Ms C complained on behalf of her daughter (Miss A) about the care provided to her at Forth Valley Royal Hospital following an ultrasound scan which confirmed that she had lost her baby. Ms C was concerned that a sonographer, rather than a midwife, had told Miss A that the baby had died, and that she then had to wait for 45 minutes to see the doctor and midwife. She was also concerned that her daughter was not given a full explanation of the medication she would receive and of the process which would lead to the birth of her baby. She felt that the level of support and information provided to her daughter was inadequate. Ms C was also unhappy with what happened when her daughter returned to the hospital two days later to give birth to her stillborn baby. She felt that the support provided by the midwife was poor and this meant that her daughter eventually gave birth without the midwife being present. She was also concerned about the level of pain relief provided, documentation which suggested the baby would be cremated when this was not the intention of the family, and that the time of the birth was misreported in the records.

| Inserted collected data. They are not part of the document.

<file path="config.mk">
export PLATFORM = sky130hd
export DESIGN_NAME = ccd_readout_sequencer
export DESIGN_NICKNAME = d
export VERILOG_FILES = /design/src/hdl/ccd_readout_pkg.sv /design/src/hdl/ccd_readout_sequencer.sv /design/src/hdl/pixel_skid_buffer.sv /design/src/hdl/pixel_classifier.sv
export VERILOG_INCLUDE_DIRS = /design/src /design/src/hdl
export SDC_FILE = /design/constraint.sdc
export NUM_CORES = 1
export LEC_CHECK = 0
export BUFFER_PORTS_ARGS = -buffer_cell sky130_fd_sc_hd__buf_2
export CORE_MARGIN = 2
export CORE_UTILIZATION = 54
export CTS_CLUSTER_SIZE = 40
export DETAILED_ROUTE_END_ITERATION = 8
export PLACE_DENSITY = 0.8
export SYNTH_ARGS = -nofsm -noshare
export SYNTH_HDL_FRONTEND = slang
export SYNTH_HIERARCHICAL = 1
export SYNTH_SLANG_ARGS = --single-unit
</file>
<file path="constraint.sdc">
create_clock -name MCLK -period 3.02 [get_ports MCLK]
set_input_delay 0.151 -clock MCLK [delete_from_list [all_inputs] [get_ports MCLK]]
set_output_delay 0.151 -clock MCLK [all_outputs]
set_load 0.05 [all_outputs]
</file>
<file path="src/hdl/ccd_readout_params.svh">
// Timing and geometry constants for the sensor readout sequencer.
// Assumes inclusion by bare name from design files only.
`ifndef CCD_READOUT_PARAMS_SVH
`define CCD_READOUT_PARAMS_SVH

`define CLK_PERIOD_NS        100
`define TOP_DARK_ROWS        17
`define PHOTO_ROWS           2688
`define BOTTOM_DARK_ROWS     16
`define BUFFER_ROWS          8
`define EMPTY_PIX            4
`define LEFT_DARK_PIX        20
`define RIGHT_DARK_PIX       19
`define SINGLE_PHOTO_CLKS    4032
`define SINGLE_TRAIL_CLKS    20
`define DUAL_PHOTO_CLKS      2016
`define SINGLE_LINE_CLKS     4076
`define DUAL_LINE_CLKS       2040
`define BUF_PIX_START        12
`define BUF_PIX_END          13
`define SENSOR_PHOTO_PIX     4033
`define V_PULSE_NS           2000
`define RESUME_DELAY_NS      1000
`define RESET_GATE_NS        100

`endif

</file>
<file path="src/hdl/ccd_readout_pkg.sv">
// Types shared by the sensor readout sequencer modules.
// Assumes nothing of its surroundings.
package ccd_readout_pkg;

	typedef enum logic
	{
		MODE_SINGLE,
		MODE_DUAL
	} out_mode_t;

	typedef enum logic [2:0]
	{
		SEQ_IDLE,
		SEQ_VPULSE,
		SEQ_RESUME,
		SEQ_HCLK_A,
		SEQ_HCLK_B,
		SEQ_NEXT_ROW
	} seq_state_t;

	typedef enum logic [2:0]
	{
		PIX_EMPTY,
		PIX_DARK_LEFT,
		PIX_DARK_RIGHT,
		PIX_BUFFER,
		PIX_IMAGE,
		PIX_DARK_EDGE
	} pix_class_t;

endpackage

</file>
<file path="src/hdl/ccd_readout_sequencer.sv">
// Timing generator driving an interline sensor's vertical, horizontal, dump and reset gates.
// Assumes an external sampler that receives each pixel tag through the buffer and may stall.
`include "ccd_readout_params.svh"
`timescale 1ns/1ps
// Summary of operation
// - drop 12 leading, 13 trailing buffer pixels
// - dual mode reverses right register half
// - receiver reverses right rows, appends them
// - use centre dark columns only for black
// - horizontal A high, B low during vertical
// - wait resume delay after vertical pulse
// - dump gate high discards the line
// - no vertical or dump pulse during readout
// - barrier phases set each half's direction
// - single mode phase wiring to storage, barriers
// - single mode issues 4076 clocks per line
// - last phases follow horizontal phase A
// - dual mode wiring, 2040 clocks per line
// - right barriers inverted in-step, same edge
// - pulse reset gate after each sample
module ccd_readout_sequencer
	import ccd_readout_pkg::*;
#(
	parameter int V_PULSE_NS      = `V_PULSE_NS,
	parameter int RESUME_DELAY_NS = `RESUME_DELAY_NS,
	parameter int ROWS_PER_FRAME  = `TOP_DARK_ROWS + `PHOTO_ROWS + `BOTTOM_DARK_ROWS
)
(
	// Clock and reset
	input  wire logic        MCLK,
	input  wire logic        RST_N,
	// Control
	input  wire logic        FRAME_START,
	input  wire logic        DUAL_MODE,
	input  wire logic        DUMP_LINE,
	output logic             BUSY,
	output logic             FRAME_DONE,
	// Vertical and dump gates
	output logic             VERTICAL_PHASE_A,
	output logic             VERTICAL_PHASE_B,
	output logic             LINE_DUMP_GATE,
	// Horizontal gates
	output logic             LEFT_STORAGE_A,
	output logic             LEFT_STORAGE_B,
	output logic             LEFT_BARRIER_A,
	output logic             LEFT_BARRIER_B,
	output logic             RIGHT_STORAGE_A,
	output logic             RIGHT_STORAGE_B,
	output logic             RIGHT_BARRIER_A,
	output logic             RIGHT_BARRIER_B,
	output logic             LEFT_LAST_PHASE,
	output logic             RIGHT_LAST_PHASE,
	output logic             LEFT_RESET_GATE,
	output logic             RIGHT_RESET_GATE,
	// Pixel tag stream to the sampler
	output logic             PIX_VALID,
	input  wire logic        PIX_READY,
	output logic [31:0]      PIX_TAG
);

	localparam int V_PULSE_CYC  = (V_PULSE_NS + `CLK_PERIOD_NS - 1) / `CLK_PERIOD_NS;
	localparam int RESUME_CYC   = (RESUME_DELAY_NS + `CLK_PERIOD_NS - 1) / `CLK_PERIOD_NS;
	localparam int V_PULSE_C1   = (V_PULSE_CYC < 1) ? 1 : V_PULSE_CYC;
	localparam int RESUME_C1    = (RESUME_CYC < 1) ? 1 : RESUME_CYC;

	seq_state_t  state_reg;
	seq_state_t  state_next;
	out_mode_t   mode_reg;
	logic        dump_reg;
	logic [15:0] wait_reg;
	logic [12:0] col_reg;
	logic [11:0] row_reg;
	logic [12:0] line_clks;
	logic        h_a_reg;
	logic        h_b_reg;
	logic        rba_reg;
	logic        rbb_reg;
	logic        last_a_reg;
	logic        dual_next;
	logic        v_reg;
	logic        reset_gate_reg;
	logic        busy_reg;
	logic        done_reg;
	pix_class_t  cls;
	logic        tag_valid;
	logic        tag_ready;
	logic [31:0] tag_data;
	logic        buf_valid;
	logic [31:0] buf_data;
	logic        pv_reg;
	logic [31:0] pt_reg;
	logic        last_col;
	logic        last_row;

	assign line_clks = (mode_reg == MODE_DUAL) ? 13'(`DUAL_LINE_CLKS) : 13'(`SINGLE_LINE_CLKS);
	assign last_col  = (col_reg == line_clks - 13'h1);
	assign last_row  = (row_reg == 12'(ROWS_PER_FRAME - 1));

	pixel_classifier u_class
	(
		.col  (col_reg),
		.mode (mode_reg),
		.cls  (cls)
	);

	// Tag: row, column, class, dual flag; one per sampled pixel.
	// column and dual flag let receiver reverse
	assign tag_valid = (state_reg == SEQ_HCLK_B);
	assign tag_data  = {row_reg, col_reg, 3'(cls), 3'h0, mode_reg == MODE_DUAL};

	pixel_skid_buffer #(.WIDTH(32), .DEPTH(2)) u_buf
	(
		.clk       (MCLK),
		.rst_n     (RST_N),
		.in_valid  (tag_valid),
		.in_ready  (tag_ready),
		.in_data   (tag_data),
		.out_valid (buf_valid),
		.out_ready (PIX_READY || !pv_reg),
		.out_data  (buf_data)
	);

	always_comb
	begin
		state_next = state_reg;
		unique case (state_reg)
			SEQ_IDLE:
				if (FRAME_START)
					state_next = SEQ_VPULSE;
			SEQ_VPULSE:
				if (wait_reg == 16'(V_PULSE_C1 - 1))
					state_next = SEQ_RESUME;
			SEQ_RESUME:
				if (wait_reg == 16'(RESUME_C1 - 1))
					state_next = SEQ_HCLK_A;
			SEQ_HCLK_A:
				state_next = SEQ_HCLK_B;
			SEQ_HCLK_B:
				// A stalled sampler holds the clock phase so no pixel is lost.
				if (tag_ready)
					state_next = last_col ? SEQ_NEXT_ROW : SEQ_HCLK_A;
			SEQ_NEXT_ROW:
				state_next = last_row ? SEQ_IDLE : SEQ_VPULSE;
		endcase
	end

	always_ff @(posedge MCLK or negedge RST_N)
	begin
		if (!RST_N)
			state_reg <= SEQ_IDLE;
		else
			state_reg <= state_next;
	end

	always_ff @(posedge MCLK or negedge RST_N)
	begin
		if (!RST_N)
			mode_reg <= MODE_SINGLE;
		else if (state_reg == SEQ_IDLE && FRAME_START)
			mode_reg <= DUAL_MODE ? MODE_DUAL : MODE_SINGLE;
	end

	always_ff @(posedge MCLK or negedge RST_N)
	begin
		if (!RST_N)
			wait_reg <= '0;
		else if (state_next != state_reg)
			wait_reg <= '0;
		else
			wait_reg <= wait_reg + 16'h1;
	end

	always_ff @(posedge MCLK or negedge RST_N)
	begin
		if (!RST_N)
		begin
			col_reg <= '0;
			row_reg <= '0;
		end
		else
		begin
			if (state_reg == SEQ_IDLE)
				row_reg <= '0;
			else if (state_reg == SEQ_NEXT_ROW)
				row_reg <= row_reg + 12'h1;
			if (state_reg == SEQ_VPULSE)
				col_reg <= '0;
			else if (state_reg == SEQ_HCLK_B && tag_ready)
				col_reg <= col_reg + 13'h1;
		end
	end

	always_ff @(posedge MCLK or negedge RST_N)
	begin
		if (!RST_N)
			v_reg <= 1'b0;
		else
			v_reg <= (state_next == SEQ_VPULSE);
	end

	always_ff @(posedge MCLK or negedge RST_N)
	begin
		if (!RST_N)
			dump_reg <= 1'b0;
		else if (state_reg != SEQ_VPULSE && state_next == SEQ_VPULSE)
			dump_reg <= DUMP_LINE;
		else if (state_next != SEQ_VPULSE)
			dump_reg <= 1'b0;
	end

	always_ff @(posedge MCLK or negedge RST_N)
	begin
		if (!RST_N)
			h_a_reg <= 1'b1;
		else
			h_a_reg <= (state_next != SEQ_HCLK_B);
	end

	// reset gate after sampling
	// The last pixel of a row is cleared as well, so no charge is left for the next row.
	always_ff @(posedge MCLK or negedge RST_N)
	begin
		if (!RST_N)
			reset_gate_reg <= 1'b0;
		else
			reset_gate_reg <= (state_reg == SEQ_HCLK_B) && tag_ready;
	end

	// phase B parked low
	// Phase B has its own flop so that every gate output comes straight from a register.
	always_ff @(posedge MCLK or negedge RST_N)
	begin
		if (!RST_N)
			h_b_reg <= 1'b0;
		else
			h_b_reg <= (state_next == SEQ_HCLK_B);
	end

	// The barrier flops follow the mode that holds after this edge, so a new frame's
	// wiring is in place together with its first vertical pulse.
	assign dual_next = (state_reg == SEQ_IDLE && FRAME_START) ? DUAL_MODE : (mode_reg == MODE_DUAL);

	// barriers switch with the other phases
	always_ff @(posedge MCLK or negedge RST_N)
	begin
		if (!RST_N)
		begin
			rba_reg <= 1'b0;
			rbb_reg <= 1'b1;
		end
		else
		begin
			rba_reg <= dual_next ? (state_next != SEQ_HCLK_B) : (state_next == SEQ_HCLK_B);
			rbb_reg <= dual_next ? (state_next == SEQ_HCLK_B) : (state_next != SEQ_HCLK_B);
		end
	end

	// last phases follow A
	// A separate flop keeps the last-phase load off the main phase A driver.
	always_ff @(posedge MCLK or negedge RST_N)
	begin
		if (!RST_N)
			last_a_reg <= 1'b1;
		else
			last_a_reg <= (state_next != SEQ_HCLK_B);
	end

	always_ff @(posedge MCLK or negedge RST_N)
	begin
		if (!RST_N)
		begin
			busy_reg <= 1'b0;
			done_reg <= 1'b0;
		end
		else
		begin
			busy_reg <= (state_next != SEQ_IDLE);
			done_reg <= (state_reg == SEQ_NEXT_ROW) && last_row;
		end
	end

	always_ff @(posedge MCLK or negedge RST_N)
	begin
		if (!RST_N)
		begin
			pv_reg <= 1'b0;
			pt_reg <= '0;
		end
		else if (PIX_READY || !pv_reg)
		begin
			pv_reg <= buf_valid;
			if (buf_valid)
				pt_reg <= buf_data;
		end
	end

	assign VERTICAL_PHASE_A = v_reg;
	assign VERTICAL_PHASE_B = v_reg;
	assign LINE_DUMP_GATE   = dump_reg;
	assign LEFT_STORAGE_A   = h_a_reg;
	assign LEFT_BARRIER_A   = h_a_reg;
	assign RIGHT_STORAGE_A  = h_a_reg;
	assign LEFT_STORAGE_B   = h_b_reg;
	assign LEFT_BARRIER_B   = h_b_reg;
	assign RIGHT_STORAGE_B  = h_b_reg;
	assign RIGHT_BARRIER_A  = rba_reg;
	assign RIGHT_BARRIER_B  = rbb_reg;
	assign LEFT_LAST_PHASE  = last_a_reg;
	assign RIGHT_LAST_PHASE = last_a_reg;
	assign LEFT_RESET_GATE  = reset_gate_reg;
	assign RIGHT_RESET_GATE = reset_gate_reg;
	assign BUSY             = busy_reg;
	assign FRAME_DONE       = done_reg;
	assign PIX_VALID        = pv_reg;
	assign PIX_TAG          = pt_reg;

endmodule

</file>
<file path="src/hdl/pixel_skid_buffer.sv">
// Two-entry valid/ready buffer holding one tagged pixel slot per entry.
// Assumes one clock; the reader may stall at any time.
`timescale 1ns/1ps
module pixel_skid_buffer
	import ccd_readout_pkg::*;
#(
	parameter int WIDTH = 32,
	parameter int DEPTH = 2
)
(
	// Clock and reset
	input  wire logic             clk,
	input  wire logic             rst_n,
	// Filling side
	input  wire logic             in_valid,
	output logic                  in_ready,
	input  wire logic [WIDTH-1:0] in_data,
	// Draining side
	output logic                  out_valid,
	input  wire logic             out_ready,
	output logic [WIDTH-1:0]      out_data
);

	localparam int AW = (DEPTH > 1) ? $clog2(DEPTH) : 1;

	logic [WIDTH-1:0] mem_reg [DEPTH];
	logic [AW-1:0]    wr_reg;
	logic [AW-1:0]    rd_reg;
	logic [AW:0]      count_reg;
	logic             push;
	logic             pop;

	assign in_ready  = (count_reg != (AW+1)'(DEPTH));
	assign out_valid = (count_reg != '0);
	assign out_data  = mem_reg[rd_reg];
	assign push      = in_valid && in_ready;
	assign pop       = out_valid && out_ready;

	always_ff @(posedge clk)
	begin
		if (push)
			mem_reg[wr_reg] <= in_data;
	end

	always_ff @(posedge clk or negedge rst_n)
	begin
		if (!rst_n)
		begin
			wr_reg    <= '0;
			rd_reg    <= '0;
			count_reg <= '0;
		end
		else
		begin
			if (push)
				wr_reg <= (wr_reg == AW'(DEPTH-1)) ? '0 : wr_reg + 1'b1;
			if (pop)
				rd_reg <= (rd_reg == AW'(DEPTH-1)) ? '0 : rd_reg + 1'b1;
			count_reg <= count_reg + (AW+1)'(push) - (AW+1)'(pop);
		end
	end

endmodule

</file>
<file path="src/hdl/pixel_classifier.sv">
// Combinational classifier of one horizontal clock position within a line.
// Assumes the column index counts from zero at the first empty pixel.
`include "ccd_readout_params.svh"
`timescale 1ns/1ps
module pixel_classifier
	import ccd_readout_pkg::*;
(
	// Position
	input  wire logic [12:0] col,
	input  wire out_mode_t   mode,
	// Class
	output pix_class_t       cls
);

	localparam logic [12:0] DARK_L_END = 13'(`EMPTY_PIX + `LEFT_DARK_PIX);
	localparam logic [12:0] PHOTO_END  = 13'(`EMPTY_PIX + `LEFT_DARK_PIX + `SENSOR_PHOTO_PIX);
	localparam logic [12:0] BUF_L_END  = 13'(`EMPTY_PIX + `LEFT_DARK_PIX + `BUF_PIX_START);
	localparam logic [12:0] BUF_R_BEG  = 13'(`EMPTY_PIX + `LEFT_DARK_PIX + `SENSOR_PHOTO_PIX - `BUF_PIX_END);
	localparam logic [12:0] DUAL_L_END = 13'(`DUAL_LINE_CLKS);

	always_comb
	begin
		cls = PIX_IMAGE;
		if (col < 13'(`EMPTY_PIX))
			cls = PIX_EMPTY;
		else if (col == 13'(`EMPTY_PIX) || col == DARK_L_END - 13'h1)
			cls = PIX_DARK_EDGE;
		else if (col < DARK_L_END)
			cls = PIX_DARK_LEFT;
		else if (col < BUF_L_END)
			cls = PIX_BUFFER;
		else if (mode == MODE_DUAL && col >= DUAL_L_END)
			cls = PIX_EMPTY;
		else if (mode == MODE_SINGLE && col >= BUF_R_BEG && col < PHOTO_END)
			cls = PIX_BUFFER;
		else if (mode == MODE_SINGLE && (col == PHOTO_END || col >= PHOTO_END + 13'(`RIGHT_DARK_PIX) - 13'h1))
			cls = PIX_DARK_EDGE;
		else if (mode == MODE_SINGLE && col > PHOTO_END)
			cls = PIX_DARK_RIGHT;
	end

endmodule

</file>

We took independent advice from a midwifery adviser. We found that it was appropriate for the sonographer to report the ultrasound findings to Miss A. We noted the subsequent delay in seeing a doctor or midwife, but we did not consider that this delay was unreasonable for the hospital at that time. We were satisfied that the records showed that Miss A was provided with a reasonable level of support and advice and that she was given the opportunity to ask any questions she had at that time about medication or the birth process. Following her attendance at hospital two days later, we were satisfied that the level of support provided to Miss A was reasonable. We noted the issues with the form suggesting cremation, but we also noted that the board had agreed to review this literature when they responded to Ms C's complaint. As we were satisfied that the level of care and support provided was reasonable, we did not uphold these complaints. However, we did highlight to the board the importance of ensuring that their record-keeping is accurate as we did note a discrepancy in the times recorded in the midwifery records.